Letter to uncle
About the collection
This digital collection exhibits several documents charting the emergence of the Auburn Prison System. In the early to mid- 19th Century, US criminal justice was undergoing massive reform. The state prisons which had emerged out of earlier reform efforts were becoming increasingly crowded, diseased, and dangerous. Consequently, the “Auburn System” was developed in New York at Auburn State Prison and Sing Sing Correctional Facility. The reformers believed the penitentiary could serve as a model for family and education, so sought a system that was more rehabilitative than harshly punitive. Prohibited from talking at all times, prisoners were confined in separate cells at night and then labored together during the day in workshops modeled on the industrial factory. This regimented work routine and enforced silence issued from American Protestant ethics and the increasingly capitalist logic of the emergent nation. Although this “silent” system was incredibly popular with many reformers across the United States and beyond (de Tocqueville wrote of it in Democracy in America), Pennsylvania had already developed a vying system. The “Pennsylvania System” discounted the industrial factory model of silent labor, emphasizing instead the redemptive and hygienic values of permanent solitary confinement with an artisan labor style. In fact, the Pennsylvania System first inspired the construction and management of Auburn Prison.
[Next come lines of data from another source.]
### src/rtl/wavegen_pkg.sv
`default_nettype none
// ============================================================================
// Module   : wavegen_pkg
// Purpose  : Shared types and constants for the square-wave sweep sequencer.
// Revision : 1.0
// ============================================================================
package wavegen_pkg;

    localparam int ACC_W_DEF = 32;

    localparam logic [7:0] DUTY_10 = 8'h00;
    localparam logic [7:0] DUTY_25 = 8'h01;
    localparam logic [7:0] DUTY_50 = 8'h02;

    typedef enum logic [1:0] {
        ST_IDLE  = 2'd0,
        ST_RUN   = 2'd1,
        ST_PAUSE = 2'd2
    } state_t;

endpackage
`default_nettype wire

### src/rtl/wavegen_phase_acc.sv
`default_nettype none
// ============================================================================
// Module   : wavegen_phase_acc
// Purpose  : Phase accumulator with synchronous clear and enable; wraps mod 2^ACC_W.
// Revision : 1.0
// ============================================================================
module wavegen_phase_acc #(
    parameter int ACC_W = 32
) (
    input  logic             clk,
    input  logic             reset,
    input  logic             clr,
    input  logic             en,
    input  logic [ACC_W-1:0] step,
    output logic [ACC_W-1:0] acc
);

    always_ff @(posedge clk or negedge reset) begin
        if (!reset) begin
            acc <= '0;
        end else if (clr) begin
            acc <= '0;
        end else if (en) begin
            acc <= acc + step;
        end
    end

endmodule
`default_nettype wire

### src/rtl/wavegen_sweep_ctrl.sv
`default_nettype none
// ============================================================================
// Module   : wavegen_sweep_ctrl
// Purpose  : Steps the phase increment of the square-wave generator from a
//            start to a stop value with programmable dwell, pause and abort.
// Revision : 1.0
// ============================================================================
module wavegen_sweep_ctrl
    import wavegen_pkg::*;
#(
    parameter int ACC_W   = ACC_W_DEF,
    parameter int DWELL_W = 16
) (
    input  logic               clk,
    input  logic               reset,
    input  logic               cfg_valid,
    output logic               cfg_ready,
    input  logic [ACC_W-1:0]   cfg_start_step,
    input  logic [ACC_W-1:0]   cfg_stop_step,
    input  logic [ACC_W-1:0]   cfg_delta,
    input  logic [DWELL_W-1:0] cfg_dwell,
    input  logic [7:0]         cfg_duty,
    input  logic               cfg_loop,
    input  logic               start,
    input  logic               pause,
    input  logic               abort,
    output logic [ACC_W-1:0]   phase_acc,
    output logic [7:0]         duty_cycle,
    output logic               wave_en,
    output logic               busy,
    output logic               sweep_done
);

    state_t state, state_nxt;

    logic [ACC_W-1:0]   sh_start, sh_stop, sh_delta, cur_step;
    logic [DWELL_W-1:0] sh_dwell, dwell_cnt, dwell_reload;
    logic [7:0]         sh_duty;
    logic               sh_loop, cfg_loaded;

    logic               go, run_step, finish, nxt_ok;
    logic [ACC_W:0]     nxt_step;

    assign cfg_ready = (state == ST_IDLE);
    assign busy      = (state != ST_IDLE);

    // A programmed dwell of zero behaves exactly like a dwell of one.
    assign dwell_reload = (sh_dwell == '0) ? '0 : sh_dwell - DWELL_W'(1);
    assign nxt_step     = {1'b0, cur_step} + {1'b0, sh_delta};
    assign nxt_ok       = !nxt_step[ACC_W] && (nxt_step[ACC_W-1:0] <= sh_stop);

    always_ff @(posedge clk or negedge reset) begin
        if (!reset) begin
            state <= ST_IDLE;
        end else begin
            state <= state_nxt;
        end
    end

    always_comb begin
        state_nxt = state;
        go        = 1'b0;
        run_step  = 1'b0;
        finish    = 1'b0;
        case (state)
            ST_IDLE: begin
                if (start && cfg_loaded && !abort) begin
                    go        = 1'b1;
                    state_nxt = ST_RUN;
                end
            end
            ST_RUN: begin
                if (abort) begin
                    state_nxt = ST_IDLE;
                end else if (pause) begin
                    state_nxt = ST_PAUSE;
                end else begin
                    run_step = 1'b1;
                    if ((dwell_cnt == '0) && !nxt_ok && !sh_loop) begin
                        finish    = 1'b1;
                        state_nxt = ST_IDLE;
                    end
                end
            end
            ST_PAUSE: begin
                if (abort) begin
                    state_nxt = ST_IDLE;
                end else if (!pause) begin
                    state_nxt = ST_RUN;
                end
            end
            default: state_nxt = ST_IDLE;
        endcase
    end

    always_ff @(posedge clk or negedge reset) begin
        if (!reset) begin
            sh_start   <= '0;
            sh_stop    <= '0;
            sh_delta   <= '0;
            sh_dwell   <= '0;
            sh_duty    <= '0;
            sh_loop    <= 1'b0;
            cfg_loaded <= 1'b0;
            cur_step   <= '0;
            dwell_cnt  <= '0;
            duty_cycle <= DUTY_50;
            wave_en    <= 1'b0;
            sweep_done <= 1'b0;
        end else begin
            if (cfg_valid && cfg_ready) begin
                sh_start   <= cfg_start_step;
                sh_stop    <= cfg_stop_step;
                sh_delta   <= cfg_delta;
                sh_dwell   <= cfg_dwell;
                sh_duty    <= cfg_duty;
                sh_loop    <= cfg_loop;
                cfg_loaded <= 1'b1;
            end
            // The gate follows the state we are entering, so abort and
            // completion both drop it on the same edge that leaves RUN/PAUSE.
            wave_en    <= (state_nxt != ST_IDLE);
            sweep_done <= finish;
            if (go) begin
                cur_step   <= sh_start;
                dwell_cnt  <= dwell_reload;
                duty_cycle <= sh_duty;
            end else if (run_step) begin
                if (dwell_cnt != '0) begin
                    dwell_cnt <= dwell_cnt - DWELL_W'(1);
                end else if (nxt_ok) begin
                    cur_step  <= nxt_step[ACC_W-1:0];
                    dwell_cnt <= dwell_reload;
                end else if (sh_loop) begin
                    cur_step  <= sh_start;
                    dwell_cnt <= dwell_reload;
                end
            end
        end
    end

    wavegen_phase_acc #(
        .ACC_W (ACC_W)
    ) u_phase_acc (
        .clk   (clk),
        .reset (reset),
        .clr   (go),
        .en    (run_step),
        .step  (cur_step),
        .acc   (phase_acc)
    );

endmodule
`default_nettype wire

### config.mk
export PLATFORM = sky130hd
export DESIGN_NAME = wavegen_sweep_ctrl
export DESIGN_NICKNAME = d
export VERILOG_FILES = /design/src/rtl/wavegen_pkg.sv /design/src/rtl/wavegen_phase_acc.sv /design/src/rtl/wavegen_sweep_ctrl.sv
export SDC_FILE = /design/constraint.sdc
export NUM_CORES = 1
export LEC_CHECK = 0
export CORE_MARGIN = 2
export CORE_UTILIZATION = 43
export DETAILED_ROUTE_END_ITERATION = 8
export MAX_ROUTING_LAYER = met4
export PLACE_DENSITY_LB_ADDON = 0.1
export SYNTH_ARGS = -nofsm -noshare
export SYNTH_HDL_FRONTEND = slang
export SYNTH_SLANG_ARGS = --single-unit
### constraint.sdc
create_clock -name clk -period 7.8 [get_ports clk]
set_input_delay 0.78 -clock clk [delete_from_list [all_inputs] [get_ports clk]]
set_output_delay 0.78 -clock clk [all_outputs]
set_load 0.01 [all_outputs]
# Word level (Yosys, flattened, before mapping)
# Index checks and enable logic that the tools add are counted.
[word_totals]
register_bits = 214
in_bits = 127
output_inout_bits = 44
[classes]
eq_ne = 3
mux = 29
reduce_logical = 21
addsub = 4
magnitude_cmp = 1
[ops]
columns = ["operator", "count"]
rows = [
  ["$mux 32", 7],
  ["$mux 16", 6],
  ["$add 32x32->33", 1],
  ["$add 32x32->32", 1],
  ["$le 32x32->1", 1],
  ["$logic_not 16->1", 2],
  ["$sub 16x1->16 const B", 2],
  ["$reduce_bool 16->1", 1],
  ["$mux 2", 6],
  ["$mux 1", 9],
  ["$logic_and 1x1->1", 6],
  ["$pmux 2 s3", 1],
  ["$reduce_bool 2->1", 3],
  ["$logic_not 1->1", 4],
  ["$reduce_bool 4->1", 1],
  ["$reduce_and 3->1", 1],
  ["$reduce_bool 3->1", 1],
  ["$eq 2x1->1 const B", 1],
  ["$eq 2x2->1 const B", 1],
  ["$logic_not 2->1", 1],
  ["$ne 2x2->1 const B", 1],
  ["$reduce_and 2->1", 1],
]

# Logic depth before layout (Yosys ltp)
# Gate-level depths: netlist of run 1.
[logic_depth]
word_depth = 11
depth_mapped = 24
depth_no_buf = 22

# Modules after synthesis
# From an unflattened synthesis of run 1, not the netlist that was laid out.
[unflattened]
hier_cells = 1397
hier_area_um2 = 13287.7
[modules_own_cells]
columns = ["mod", "n_inst", "area_per_inst_um2", "cells_each", "seq_area_each_um2"]
rows = [
  ["wavegen_sweep_ctrl", 1, 10313.6, 1057, 4555.6],
  ["wavegen_phase_acc", 1, 2974.1, 340, 800.8],
]

# Worst setup path after synthesis of run 1
# Ideal clock, no wire load.
[synth_timing]
path_type = "flip-flop to flip-flop"
from = "register cur_step[0]"
to = "register cur_step[30]"
required_ns = 7.663
setup_slack_ns = 2.756
period_less_slack_ns = 5.044
stages_incl_launch_ff = 25
n_path_buf = 2
arrival_time_ns = 4.907
setup_ns = 0.137
cell_sequence = "dfrtp_1 > ha_1 > inv_1 > fa_1 > and2b_1 > o2111ai_2 > a31oi_4 > a31o_4 > a41oi_2 > o21ai_0 > a2111oi_0 > a311o_1 > ha_1 > nand4_1 > nor4_1 > nand3_1 > nor3b_1 > a22oi_1 > o211a_1 > and3_4 > and2_4 > buf_8 > buf_12 > mux2i_1 > a21oi_1"
[synth_via]
elab_chain_len = 7
elab_cells_between_ends = 10
cone_classes = "1 x add/sub; 1 x order compare; 4 x mux; 4 x reduce/logical"
[synth_rtl]
columns = ["item", "line_no", "text"]
rows = [
  ["from (decl)", "wavegen_sweep_ctrl.sv:36", "logic [ACC_W-1:0] sh_start, sh_stop, sh_delta, cur_step;"],
  ["from (signal assigned)", "wavegen_sweep_ctrl.sv:125", "cur_step <= sh_start;"],
  ["from (signal assigned)", "wavegen_sweep_ctrl.sv:132", "cur_step <= nxt_step[ACC_W-1:0];"],
  ["from (signal assigned)", "wavegen_sweep_ctrl.sv:135", "cur_step <= sh_start;"],
  ["$add 32x32->33 *", "wavegen_sweep_ctrl.sv:49", "assign nxt_step = {1'b0, cur_step} + {1'b0, sh_delta};"],
  ["$le 32x32->1 / $logic_not 1->1 (equally long branches)", "wavegen_sweep_ctrl.sv:50", "assign nxt_ok = !nxt_step[ACC_W] && (nxt_step[ACC_W-1:0] <= sh_stop);"],
  ["$logic_and 1x1->1", "wavegen_sweep_ctrl.sv:50", ""],
  ["$mux 32", "wavegen_sweep_ctrl.sv:131", "end else if (nxt_ok) begin"],
  ["$mux 32", "wavegen_sweep_ctrl.sv:129", "if (dwell_cnt != '0) begin"],
  ["$mux 32", "wavegen_sweep_ctrl.sv:128", "end else if (run_step) begin"],
  ["$mux 32", "wavegen_sweep_ctrl.sv:124", "if (go) begin"],
]
# Every way passes the cells marked *; elsewhere a longest branch is shown, timed or not. The select of a mux whose other input is x is not followed.
# A chain may end at the register's enable or synchronous reset.

# Worst setup path in the final report of run 1
[layout_timing]
from = "register cur_step[0]"
to = "register cur_step[15]"
# Same word-level chain as after synthesis.

==> summary.md, run 1 <==
| Metric | Value |
|---|---|
| Outcome | `complete, no violations` |
| # diodes | `0` |
| Maxcap violations | `0` |
| CTS hold repair buffers | `0` |
| PwrDens | `444.0 mW/mm2` |
| Syn_area_per_cell | `9.841 um2` |
| Syn. warnings | `0` |
| Fraction of registers with async set/reset | `1.000` |
| Routed WL per cell | `approximately 17 um` |
| Top FF cell, synth | `dfrtp_1` |
| Most frequent cells in the layout | `213 x dfrtp_1, 169 x clkdlybuf4s50_1, 118 x nand2_1, 115 x o21ai_0, 107 x a21oi_1` |
| CP endpoint kind | `register` |
| Sink Count | `214` |
| WS Path Type | `reg -> reg` |
| DR DRC count | `0` |
| Nets | `approximately 1700` |
| Mapped Area | `0.01271 mm2` |
| Pre-CTS setup slack | `1.804 ns` |
| HP Class | `in -> async` |
| Initial antenna violation count | `0` |
| Antenna Violating Nets Remaining | `0` |
| Leakage power | `6.861 nW` |
| Gr usage total | `0.2146` |
| Routed wire length | `32.12 mm` |
| Final Hold Viols | `0` |
| Clock slew seen by the registers of the worst setup and hold paths | `0.06 ns` |
| CTS Root Cell | `clkbuf_16` |
| CP Launch Type | `register` |
| Dpl hpwl | `23.74 mm` |
| Cts repair resizes | `0` |
| Vias | `9963` |
| Cell Rows | `62` |
| Vias in the first global route | `around 9600` |
| Worst VDD drop | `0.2326 mV` |
| CTS tree | `done` |
| GRT overflow | `0` |
| Die width | `roughly 180 um` |
| Inserted Clock Buffers | `26` |
| CP Max Fanout | `33` |
| Initial Util | `0.4394` |
| Skew final | `a little under 0.009 ns` |
| EDFF count, synth | `0` |
| Multi-input gate area | `0.006895 mm2` |
| Max Buffers Root-to-Sink | `3` |
| Clk_lat worst skew | `0.53 ns` |
| Post-synth top area cell | `dfrtp_1` |
| P&R area growth vs syn | `22.86%` |
| Worst setup margin | `~1.8 ns` |
| Post-synth net total | `between 1500 and 2000` |
| Tmin final | `6.028 ns` |
| Most common cell after layout, fill and taps aside | `dfrtp_1` |
| Detailed Routing Iterations Pass 1 | `5` |
| Rel. slew slack | `0.2871` |
| Die area | `about 0.031 mm2` |
| Worst Path Arrival | `6.42 ns` |
| RSZ-0062 raised after global routing | `no` |
| Final Cycle Share | `0.7728` |
| Share of cells above drive strength 1 | `0.1076` |
| Setup Buffers After CTS | `0` |
| Post-synth top area share | `0.4192` |
| Number of DRC markers in iteration 0 | `roughly 520` |
| Port Buffers | `170` |
| Flops & latches, synth | `roughly 210` |
| RePlAce Congestion | `slightly below 0.9` |
| First-pass GRT wire length | `~52 mm` |
| Pin count of the biggest net entering global routing | `92` |
| Worst Tran Pin Value | `1.065 ns` |
| Top post-synthesis cells by area | `dfrtp_1 42%, ha_1 9.6%, mux2_2 7.7%` |
| Sequential share of the synthesized area | `0.4213` |
| Die H | `176.0 um` |
| Sequential cell area | `0.005356 mm2` |
| Synth unique cells | `70` |
| Fillers | `2595` |
| # IOs | `~170` |
| Vias/cell | `~5.4` |
| Setup TNS | `0 ns` |
| Maximum clock rate | `roughly 170 MHz` |
| H-Tree Level Count | `1` |
| Cells after Synth | `approximately 1300` |
| Core area | `0.02894 mm2` |
| Setup Viol. Count Final | `0` |
| Critical path required time | `8.19 ns` |
| Pins Over Slew Limit | `0` |
worst max-delay path: stages, from the launching register on:
cell and delay [ns]:
dfrtp_1 0.38, ha_1 0.20, inv_1 0.06, fa_1 0.39
and2b_1 0.24, o2111ai_2 0.16, a31oi_4 0.27, a31o_4 0.23
a41oi_2 0.17, o21ai_0 0.54, a2111oi_0 0.22, a311o_1 0.33
ha_1 0.28, nand4_1 0.13, nor4_1 0.43, nand3_1 0.19
nor3b_1 0.21, a22oi_1 0.13, o211a_1 0.19, and3_4 0.22
and2_4 0.56, mux2i_1 0.27, a21oi_1 0.08
worst paths after layout:
path | from | to | slack, ns | cells past startpoint
worst max-delay path | cur_step[0] | cur_step[15] | 1.77 | 22
worst min-delay path | reset | u_phase_acc.acc[17] | 0.25 | 1
worst max register to register | cur_step[0] | cur_step[15] | 1.77 | 22
worst min register to register | sh_duty[6] | duty_cycle[6] | 0.46 | 2
max in group asynchronous | reset | dwell_cnt[13] | 6.19 | 2
min in group clk | sh_duty[6] | duty_cycle[6] | 0.46 | 2
cells in the mapped netlist, types with 2 or more instances:
master     instances
dfrtp_1          213
nand2_1          118
o21ai_0          115
a21oi_1          107
ha_1              98
nor2_1            91
mux2_2            87
inv_1             55
a21o_1            42
xnor2_1           38
mux2i_1           34
clkbuf_1          32
xor2_1            30
nand3_1           25
nor3_1            25
a31oi_1           17
nand4_1           10
buf_2              9
nand2b_1           9
o21bai_1           9
and2_1             8
nor2b_1            8
nor4_1             8
o21a_1             8
or3_1              7
and3_1             6
and4_1             6
buf_1              5
a211oi_1           4
a32oi_1            4
nand3b_1           4
o211ai_1           4
or2_2              4
a221o_1            3
a22oi_1            3
buf_12             3
nor3b_1            3
a2111oi_0          2
a2bb2oi_1          2
a311o_1            2
a31o_2             2
and2_4             2
fa_1               2
nor4b_1            2
stage by stage:
| stage | power, mW | instance area, um2 | utilization | hold WS, ns | cells |
|---|---|---|---|---|---|
| 3_3_place_gp | 5.617 | 14710 | 0.5085 | 0.4459 | 1805 |
| 3_5_place_dp | 5.689 | 14710 | 0.5085 | 0.4583 | 1805 |
| 5_1_grt | 7.547 | 15620 | 0.5399 | 0.2883 | 1853 |
| 6_report | 6.936 | 15620 | 0.5399 | 0.2535 | 1853 |
| 2_1_floorplan | 4.727 | 12710 | - | 0.4348 | 1292 |
| 4_1_cts | 6.991 | 15620 | 0.5399 | 0.2589 | 1853 |
power breakdown:
| group | internal [mW] | switching, mW |
|---|---|---|
| clock | 0.781 | 0.472 |
| combinational | 1.81 | 2.09 |
| sequential | 1.46 | 0.321 |
| total | 4.05 | 2.89 |
cell type report:
| cell class | count | share of cell area |
|---|---|---|
| timing repair buffer | 179 | 0.1136 |
| multi-input combinational | 973 | 0.4414 |
| clock buffer | 40 | 0.05214 |
| sequential | 214 | 0.3429 |
| inverter | 55 | 0.01322 |
| clock inverter | 8 | 0.006007 |
| tap | 384 | 0.03076 |
routing by layer:
metal	routed length (um)	global-route usage	up-vias
met5	0	-	-
met1	15670	0.3019	4768
met2	14310	0.3279	218
met4	588	0.04545	0
li1	-	-	4941
met3	1553	0.03618	36
registers in the layout, indices dropped and copies added (netlist names):
name and count:
cfg_loaded 1, cur_step 32, duty_cycle 8, dwell_cnt 16
sh_delta 32, sh_duty 8, sh_dwell 16, sh_loop 1
sh_start 32, sh_stop 32, state 2, sweep_done 1
u_phase_acc.acc 32, wave_en 1
cells by family after synthesis:
family | Yosys count | synth area share
buffers and inverters | 105 | 0.03661
adders and majority gates | 100 | 0.09959
DFF | 214 | 0.4213
and+or+nand+nor | 341 | 0.1254
AOI/OAI and AO/OA | 343 | 0.1665
muxes | 121 | 0.1038
xor gates and xnor gates | 68 | 0.04684
Power figures use the tool's default switching activity.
However, the Auburn System eventually developed several key modifications. Slightly less concerned with the Quaker-inspired principle of non-violence, Auburn embraced a more Puritan ethic of just recompense. Disagreement amongst these reformers about the future of American incarceration was often vociferous and combative. Indeed, “the rivalry between them became one of the defining controversies of the Jacksonian period, through which Americans contested the meaning of citizenship and humanity in the Republic” (Smith 10).